| INSTRUCTIONS FOR THE TASK |
After counting the lines below that hold the word "condition", reply with the count and nothing else.

| INFORMATION SHOWN |
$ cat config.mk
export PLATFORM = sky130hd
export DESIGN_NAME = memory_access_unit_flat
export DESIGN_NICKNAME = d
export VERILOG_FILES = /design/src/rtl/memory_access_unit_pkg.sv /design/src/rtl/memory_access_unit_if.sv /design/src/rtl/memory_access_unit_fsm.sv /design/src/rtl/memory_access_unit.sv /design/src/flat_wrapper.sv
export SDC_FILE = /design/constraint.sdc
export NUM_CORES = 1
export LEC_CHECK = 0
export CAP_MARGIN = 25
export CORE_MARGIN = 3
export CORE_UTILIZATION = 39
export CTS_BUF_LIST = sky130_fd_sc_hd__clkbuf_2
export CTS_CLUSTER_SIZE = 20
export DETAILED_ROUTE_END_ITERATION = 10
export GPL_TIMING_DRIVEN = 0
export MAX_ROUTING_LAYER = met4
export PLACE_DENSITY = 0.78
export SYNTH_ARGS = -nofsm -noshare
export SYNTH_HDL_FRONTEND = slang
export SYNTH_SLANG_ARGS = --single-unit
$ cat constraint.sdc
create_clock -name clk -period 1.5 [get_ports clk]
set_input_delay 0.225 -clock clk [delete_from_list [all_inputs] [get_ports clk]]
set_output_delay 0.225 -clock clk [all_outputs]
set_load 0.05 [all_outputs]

==

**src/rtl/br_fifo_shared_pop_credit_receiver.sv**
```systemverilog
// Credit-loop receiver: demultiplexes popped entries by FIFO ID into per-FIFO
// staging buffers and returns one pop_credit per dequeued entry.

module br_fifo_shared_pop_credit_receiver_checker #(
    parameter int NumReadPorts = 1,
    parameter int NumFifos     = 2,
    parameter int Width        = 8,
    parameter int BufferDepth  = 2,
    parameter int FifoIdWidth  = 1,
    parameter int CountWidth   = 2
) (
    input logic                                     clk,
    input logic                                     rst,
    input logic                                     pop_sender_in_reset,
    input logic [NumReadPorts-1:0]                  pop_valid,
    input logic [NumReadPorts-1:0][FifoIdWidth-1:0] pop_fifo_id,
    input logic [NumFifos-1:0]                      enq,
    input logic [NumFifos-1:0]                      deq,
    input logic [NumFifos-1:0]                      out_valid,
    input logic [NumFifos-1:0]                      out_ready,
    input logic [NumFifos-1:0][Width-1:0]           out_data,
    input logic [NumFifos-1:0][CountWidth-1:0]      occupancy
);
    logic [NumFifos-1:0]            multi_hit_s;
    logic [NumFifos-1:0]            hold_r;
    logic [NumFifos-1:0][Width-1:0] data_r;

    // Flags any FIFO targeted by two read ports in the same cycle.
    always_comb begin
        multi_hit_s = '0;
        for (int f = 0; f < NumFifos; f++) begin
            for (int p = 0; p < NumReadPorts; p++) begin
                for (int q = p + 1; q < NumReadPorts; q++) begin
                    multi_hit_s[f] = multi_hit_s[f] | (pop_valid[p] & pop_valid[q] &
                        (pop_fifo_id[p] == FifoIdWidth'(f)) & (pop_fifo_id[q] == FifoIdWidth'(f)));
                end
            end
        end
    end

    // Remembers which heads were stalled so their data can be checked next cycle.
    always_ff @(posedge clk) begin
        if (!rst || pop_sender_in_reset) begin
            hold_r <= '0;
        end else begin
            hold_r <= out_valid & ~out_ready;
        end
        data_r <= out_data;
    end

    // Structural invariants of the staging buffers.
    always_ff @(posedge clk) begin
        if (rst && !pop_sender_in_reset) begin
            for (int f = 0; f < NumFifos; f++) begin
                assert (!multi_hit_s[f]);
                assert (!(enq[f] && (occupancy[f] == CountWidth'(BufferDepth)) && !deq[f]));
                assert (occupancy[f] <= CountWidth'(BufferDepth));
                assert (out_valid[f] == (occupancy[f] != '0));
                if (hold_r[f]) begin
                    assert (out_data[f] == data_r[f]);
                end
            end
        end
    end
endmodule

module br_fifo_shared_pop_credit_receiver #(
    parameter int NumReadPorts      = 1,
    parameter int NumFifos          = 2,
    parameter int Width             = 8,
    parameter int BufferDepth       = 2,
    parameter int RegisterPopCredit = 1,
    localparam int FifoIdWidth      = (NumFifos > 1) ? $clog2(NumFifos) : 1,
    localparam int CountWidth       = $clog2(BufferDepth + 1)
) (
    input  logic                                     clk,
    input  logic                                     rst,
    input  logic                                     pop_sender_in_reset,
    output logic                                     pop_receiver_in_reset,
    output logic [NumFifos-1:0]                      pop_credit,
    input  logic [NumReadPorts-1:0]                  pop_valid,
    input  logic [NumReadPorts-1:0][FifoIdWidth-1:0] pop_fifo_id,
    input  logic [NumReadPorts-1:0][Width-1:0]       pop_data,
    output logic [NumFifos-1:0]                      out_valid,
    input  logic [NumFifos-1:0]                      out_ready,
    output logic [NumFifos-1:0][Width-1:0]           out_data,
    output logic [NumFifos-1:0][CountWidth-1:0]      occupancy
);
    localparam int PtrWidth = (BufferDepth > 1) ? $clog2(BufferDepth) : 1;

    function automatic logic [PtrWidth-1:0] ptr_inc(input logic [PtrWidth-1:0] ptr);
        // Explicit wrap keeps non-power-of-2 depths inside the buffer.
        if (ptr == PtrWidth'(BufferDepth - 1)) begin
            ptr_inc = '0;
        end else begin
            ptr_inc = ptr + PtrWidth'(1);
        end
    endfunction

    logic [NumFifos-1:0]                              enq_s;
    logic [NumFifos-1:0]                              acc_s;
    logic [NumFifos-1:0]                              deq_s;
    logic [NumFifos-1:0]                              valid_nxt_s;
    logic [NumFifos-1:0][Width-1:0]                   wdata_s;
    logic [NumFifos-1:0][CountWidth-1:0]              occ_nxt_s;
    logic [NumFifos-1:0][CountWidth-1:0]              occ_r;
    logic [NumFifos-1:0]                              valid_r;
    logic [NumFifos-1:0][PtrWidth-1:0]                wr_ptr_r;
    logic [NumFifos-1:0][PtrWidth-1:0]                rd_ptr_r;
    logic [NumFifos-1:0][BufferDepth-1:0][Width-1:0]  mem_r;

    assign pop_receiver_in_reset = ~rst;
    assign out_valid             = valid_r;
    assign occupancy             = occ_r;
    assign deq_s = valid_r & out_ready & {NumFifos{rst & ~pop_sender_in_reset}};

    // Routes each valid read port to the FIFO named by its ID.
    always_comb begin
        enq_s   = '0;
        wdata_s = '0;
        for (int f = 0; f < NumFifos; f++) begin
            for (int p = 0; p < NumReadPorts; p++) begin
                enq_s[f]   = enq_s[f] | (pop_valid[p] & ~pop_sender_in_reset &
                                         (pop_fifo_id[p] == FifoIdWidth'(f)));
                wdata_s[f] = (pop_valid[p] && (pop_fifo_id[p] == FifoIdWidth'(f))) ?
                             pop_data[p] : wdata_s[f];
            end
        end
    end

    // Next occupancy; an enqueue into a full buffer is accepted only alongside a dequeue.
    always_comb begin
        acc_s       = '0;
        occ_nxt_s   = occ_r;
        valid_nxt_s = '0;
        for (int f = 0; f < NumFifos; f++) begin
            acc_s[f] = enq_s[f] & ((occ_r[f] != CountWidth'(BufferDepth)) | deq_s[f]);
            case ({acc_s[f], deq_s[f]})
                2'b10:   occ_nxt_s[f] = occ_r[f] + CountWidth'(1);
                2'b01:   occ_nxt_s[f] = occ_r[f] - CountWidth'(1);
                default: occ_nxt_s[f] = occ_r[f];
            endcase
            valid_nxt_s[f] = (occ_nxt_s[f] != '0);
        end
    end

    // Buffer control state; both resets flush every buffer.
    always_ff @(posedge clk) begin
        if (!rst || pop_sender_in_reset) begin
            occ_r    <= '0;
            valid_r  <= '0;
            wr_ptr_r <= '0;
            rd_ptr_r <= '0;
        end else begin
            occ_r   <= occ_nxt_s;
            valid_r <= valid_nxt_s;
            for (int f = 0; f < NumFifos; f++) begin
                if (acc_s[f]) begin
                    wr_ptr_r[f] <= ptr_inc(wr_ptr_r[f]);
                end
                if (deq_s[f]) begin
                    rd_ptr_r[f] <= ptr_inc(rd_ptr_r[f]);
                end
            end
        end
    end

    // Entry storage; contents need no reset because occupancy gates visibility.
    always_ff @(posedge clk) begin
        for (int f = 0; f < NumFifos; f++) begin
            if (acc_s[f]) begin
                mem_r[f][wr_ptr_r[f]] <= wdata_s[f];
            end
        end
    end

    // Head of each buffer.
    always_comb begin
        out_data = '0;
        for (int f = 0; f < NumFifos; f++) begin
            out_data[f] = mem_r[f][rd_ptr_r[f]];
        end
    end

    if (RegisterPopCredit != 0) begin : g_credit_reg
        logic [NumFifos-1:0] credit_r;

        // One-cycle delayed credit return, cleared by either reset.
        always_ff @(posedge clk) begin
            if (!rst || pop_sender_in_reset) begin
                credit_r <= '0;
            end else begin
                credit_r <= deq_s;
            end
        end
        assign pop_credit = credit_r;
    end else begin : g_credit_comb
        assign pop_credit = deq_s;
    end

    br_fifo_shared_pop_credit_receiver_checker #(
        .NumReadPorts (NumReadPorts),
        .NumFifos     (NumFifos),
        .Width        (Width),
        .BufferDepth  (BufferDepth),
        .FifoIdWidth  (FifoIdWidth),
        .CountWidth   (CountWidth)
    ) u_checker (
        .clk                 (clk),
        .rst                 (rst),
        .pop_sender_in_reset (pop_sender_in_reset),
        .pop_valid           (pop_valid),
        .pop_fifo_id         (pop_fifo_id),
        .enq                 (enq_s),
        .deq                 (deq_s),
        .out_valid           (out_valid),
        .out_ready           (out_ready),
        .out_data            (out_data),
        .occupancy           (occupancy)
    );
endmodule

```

--

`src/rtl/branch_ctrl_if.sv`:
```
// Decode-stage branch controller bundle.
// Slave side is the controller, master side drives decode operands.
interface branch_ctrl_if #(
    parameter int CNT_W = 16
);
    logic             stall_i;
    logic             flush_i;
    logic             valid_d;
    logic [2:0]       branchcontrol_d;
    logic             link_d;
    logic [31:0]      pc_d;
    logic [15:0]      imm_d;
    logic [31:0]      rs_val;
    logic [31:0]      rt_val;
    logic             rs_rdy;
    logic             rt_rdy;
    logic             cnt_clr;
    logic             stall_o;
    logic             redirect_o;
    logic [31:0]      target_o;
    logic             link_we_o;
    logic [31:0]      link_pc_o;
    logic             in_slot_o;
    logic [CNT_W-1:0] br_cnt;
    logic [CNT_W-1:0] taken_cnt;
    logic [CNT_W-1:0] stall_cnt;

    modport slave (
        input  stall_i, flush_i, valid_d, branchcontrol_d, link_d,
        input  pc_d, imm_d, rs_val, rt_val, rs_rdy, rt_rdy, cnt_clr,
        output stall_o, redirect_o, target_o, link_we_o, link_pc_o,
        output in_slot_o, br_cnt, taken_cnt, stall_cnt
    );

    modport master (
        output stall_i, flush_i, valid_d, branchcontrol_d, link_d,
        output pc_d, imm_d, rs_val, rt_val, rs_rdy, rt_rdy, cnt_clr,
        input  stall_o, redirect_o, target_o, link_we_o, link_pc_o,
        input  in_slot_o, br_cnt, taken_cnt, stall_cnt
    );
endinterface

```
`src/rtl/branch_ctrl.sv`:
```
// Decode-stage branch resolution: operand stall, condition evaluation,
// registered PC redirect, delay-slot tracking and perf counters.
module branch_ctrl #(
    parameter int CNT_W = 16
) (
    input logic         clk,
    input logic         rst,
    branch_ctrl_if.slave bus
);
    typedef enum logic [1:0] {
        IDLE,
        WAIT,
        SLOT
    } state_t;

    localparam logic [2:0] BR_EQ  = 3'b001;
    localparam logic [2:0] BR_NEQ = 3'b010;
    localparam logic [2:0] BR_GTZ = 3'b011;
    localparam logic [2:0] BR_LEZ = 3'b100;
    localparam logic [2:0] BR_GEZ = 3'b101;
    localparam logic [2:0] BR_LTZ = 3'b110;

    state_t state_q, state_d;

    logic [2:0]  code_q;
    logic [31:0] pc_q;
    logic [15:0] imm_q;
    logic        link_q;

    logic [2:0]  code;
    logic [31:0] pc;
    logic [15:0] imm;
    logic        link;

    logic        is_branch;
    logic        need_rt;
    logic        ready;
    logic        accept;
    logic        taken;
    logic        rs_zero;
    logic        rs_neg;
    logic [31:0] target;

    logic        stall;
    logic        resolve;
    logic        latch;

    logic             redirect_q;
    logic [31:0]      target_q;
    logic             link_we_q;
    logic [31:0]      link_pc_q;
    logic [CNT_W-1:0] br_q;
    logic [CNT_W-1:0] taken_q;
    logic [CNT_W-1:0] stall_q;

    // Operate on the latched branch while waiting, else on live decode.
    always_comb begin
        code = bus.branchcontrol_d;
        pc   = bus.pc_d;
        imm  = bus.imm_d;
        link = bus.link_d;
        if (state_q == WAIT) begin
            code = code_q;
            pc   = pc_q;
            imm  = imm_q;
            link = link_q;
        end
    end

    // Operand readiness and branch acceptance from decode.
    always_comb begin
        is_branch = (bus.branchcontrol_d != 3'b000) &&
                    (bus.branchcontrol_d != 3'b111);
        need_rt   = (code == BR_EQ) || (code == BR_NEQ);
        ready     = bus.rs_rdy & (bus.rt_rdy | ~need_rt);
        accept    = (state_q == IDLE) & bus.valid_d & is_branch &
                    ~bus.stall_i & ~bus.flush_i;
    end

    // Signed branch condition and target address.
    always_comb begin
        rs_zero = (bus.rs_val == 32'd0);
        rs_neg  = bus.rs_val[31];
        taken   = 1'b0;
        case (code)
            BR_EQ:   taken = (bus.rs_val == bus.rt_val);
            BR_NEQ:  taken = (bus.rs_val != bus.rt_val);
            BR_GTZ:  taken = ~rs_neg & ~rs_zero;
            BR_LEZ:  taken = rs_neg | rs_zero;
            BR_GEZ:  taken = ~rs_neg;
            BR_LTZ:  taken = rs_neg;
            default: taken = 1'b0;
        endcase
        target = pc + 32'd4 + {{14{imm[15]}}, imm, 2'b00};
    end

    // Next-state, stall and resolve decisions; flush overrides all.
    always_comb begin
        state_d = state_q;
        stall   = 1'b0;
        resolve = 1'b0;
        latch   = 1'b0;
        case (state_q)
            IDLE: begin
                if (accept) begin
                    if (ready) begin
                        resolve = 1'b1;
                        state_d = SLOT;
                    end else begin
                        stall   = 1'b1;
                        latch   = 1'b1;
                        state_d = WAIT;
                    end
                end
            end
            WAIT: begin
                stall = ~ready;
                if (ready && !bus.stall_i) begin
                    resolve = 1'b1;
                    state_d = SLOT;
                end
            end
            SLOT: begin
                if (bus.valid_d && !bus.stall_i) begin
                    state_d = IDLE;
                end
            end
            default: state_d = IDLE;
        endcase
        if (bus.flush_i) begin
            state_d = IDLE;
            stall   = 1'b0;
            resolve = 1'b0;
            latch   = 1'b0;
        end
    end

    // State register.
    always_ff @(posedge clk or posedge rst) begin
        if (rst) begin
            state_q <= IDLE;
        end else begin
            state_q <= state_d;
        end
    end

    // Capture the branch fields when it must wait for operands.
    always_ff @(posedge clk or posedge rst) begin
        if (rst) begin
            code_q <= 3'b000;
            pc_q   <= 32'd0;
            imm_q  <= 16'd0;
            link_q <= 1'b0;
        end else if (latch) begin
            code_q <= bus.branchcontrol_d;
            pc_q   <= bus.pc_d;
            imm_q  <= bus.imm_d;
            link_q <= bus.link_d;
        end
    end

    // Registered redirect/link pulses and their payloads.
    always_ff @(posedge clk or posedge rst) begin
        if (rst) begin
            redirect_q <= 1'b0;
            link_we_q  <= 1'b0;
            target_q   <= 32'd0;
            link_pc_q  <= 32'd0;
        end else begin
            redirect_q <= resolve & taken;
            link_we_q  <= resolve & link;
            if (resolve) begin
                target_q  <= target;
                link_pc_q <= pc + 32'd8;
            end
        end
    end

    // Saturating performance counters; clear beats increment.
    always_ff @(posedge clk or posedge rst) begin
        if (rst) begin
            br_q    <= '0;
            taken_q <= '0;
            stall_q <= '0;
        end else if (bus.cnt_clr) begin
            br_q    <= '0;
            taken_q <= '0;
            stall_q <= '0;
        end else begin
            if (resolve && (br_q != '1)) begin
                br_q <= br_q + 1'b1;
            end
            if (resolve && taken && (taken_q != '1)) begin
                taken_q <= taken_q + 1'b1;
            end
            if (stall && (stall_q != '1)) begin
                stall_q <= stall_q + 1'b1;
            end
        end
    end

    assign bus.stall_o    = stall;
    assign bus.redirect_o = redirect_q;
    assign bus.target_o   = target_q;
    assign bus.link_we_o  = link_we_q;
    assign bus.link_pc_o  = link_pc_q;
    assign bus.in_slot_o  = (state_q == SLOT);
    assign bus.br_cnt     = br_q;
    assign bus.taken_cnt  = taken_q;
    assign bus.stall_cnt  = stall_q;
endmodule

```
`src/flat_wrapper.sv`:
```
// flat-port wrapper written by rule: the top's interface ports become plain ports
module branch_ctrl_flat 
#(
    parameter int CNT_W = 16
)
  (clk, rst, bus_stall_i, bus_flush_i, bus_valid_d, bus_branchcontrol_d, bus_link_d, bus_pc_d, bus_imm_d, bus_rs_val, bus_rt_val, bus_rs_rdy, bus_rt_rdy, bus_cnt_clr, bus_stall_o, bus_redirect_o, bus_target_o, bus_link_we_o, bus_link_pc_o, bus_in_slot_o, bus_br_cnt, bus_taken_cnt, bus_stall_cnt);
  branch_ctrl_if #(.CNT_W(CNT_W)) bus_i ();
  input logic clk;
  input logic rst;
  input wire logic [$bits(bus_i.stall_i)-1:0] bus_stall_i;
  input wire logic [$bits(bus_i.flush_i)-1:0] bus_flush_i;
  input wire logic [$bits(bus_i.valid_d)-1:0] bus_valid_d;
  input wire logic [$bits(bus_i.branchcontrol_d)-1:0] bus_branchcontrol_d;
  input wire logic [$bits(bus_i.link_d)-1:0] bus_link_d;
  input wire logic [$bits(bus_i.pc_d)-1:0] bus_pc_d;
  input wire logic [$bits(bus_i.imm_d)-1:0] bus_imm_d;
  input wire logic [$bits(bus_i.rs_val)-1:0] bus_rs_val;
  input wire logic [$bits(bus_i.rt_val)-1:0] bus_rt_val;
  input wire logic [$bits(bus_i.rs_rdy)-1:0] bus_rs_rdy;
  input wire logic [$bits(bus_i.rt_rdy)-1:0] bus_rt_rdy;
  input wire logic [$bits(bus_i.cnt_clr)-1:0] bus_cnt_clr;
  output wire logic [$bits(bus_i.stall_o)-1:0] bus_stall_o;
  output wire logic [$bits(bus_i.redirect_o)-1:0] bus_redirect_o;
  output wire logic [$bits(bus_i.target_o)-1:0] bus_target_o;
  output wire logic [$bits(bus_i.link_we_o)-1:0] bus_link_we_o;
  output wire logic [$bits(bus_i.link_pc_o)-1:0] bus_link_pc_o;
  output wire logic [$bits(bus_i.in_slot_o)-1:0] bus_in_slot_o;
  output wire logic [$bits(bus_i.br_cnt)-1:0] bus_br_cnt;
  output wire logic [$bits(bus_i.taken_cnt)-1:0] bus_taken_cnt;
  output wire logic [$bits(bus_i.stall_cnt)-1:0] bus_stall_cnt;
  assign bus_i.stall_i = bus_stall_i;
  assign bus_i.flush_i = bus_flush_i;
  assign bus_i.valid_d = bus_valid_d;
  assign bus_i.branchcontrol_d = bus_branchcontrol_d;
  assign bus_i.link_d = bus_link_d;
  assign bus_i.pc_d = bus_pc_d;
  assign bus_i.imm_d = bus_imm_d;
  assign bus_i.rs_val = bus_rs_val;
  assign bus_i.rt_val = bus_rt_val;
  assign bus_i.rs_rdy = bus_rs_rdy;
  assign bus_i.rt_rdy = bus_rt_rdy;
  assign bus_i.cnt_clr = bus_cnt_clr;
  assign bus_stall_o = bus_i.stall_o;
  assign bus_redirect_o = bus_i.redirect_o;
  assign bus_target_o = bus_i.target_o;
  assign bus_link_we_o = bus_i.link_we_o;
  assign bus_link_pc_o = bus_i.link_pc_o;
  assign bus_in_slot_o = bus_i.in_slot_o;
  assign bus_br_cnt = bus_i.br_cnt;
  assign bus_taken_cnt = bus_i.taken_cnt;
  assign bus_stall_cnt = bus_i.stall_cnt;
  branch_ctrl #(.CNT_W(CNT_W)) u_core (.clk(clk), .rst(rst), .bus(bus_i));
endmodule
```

| EXPECTED ANSWER |
2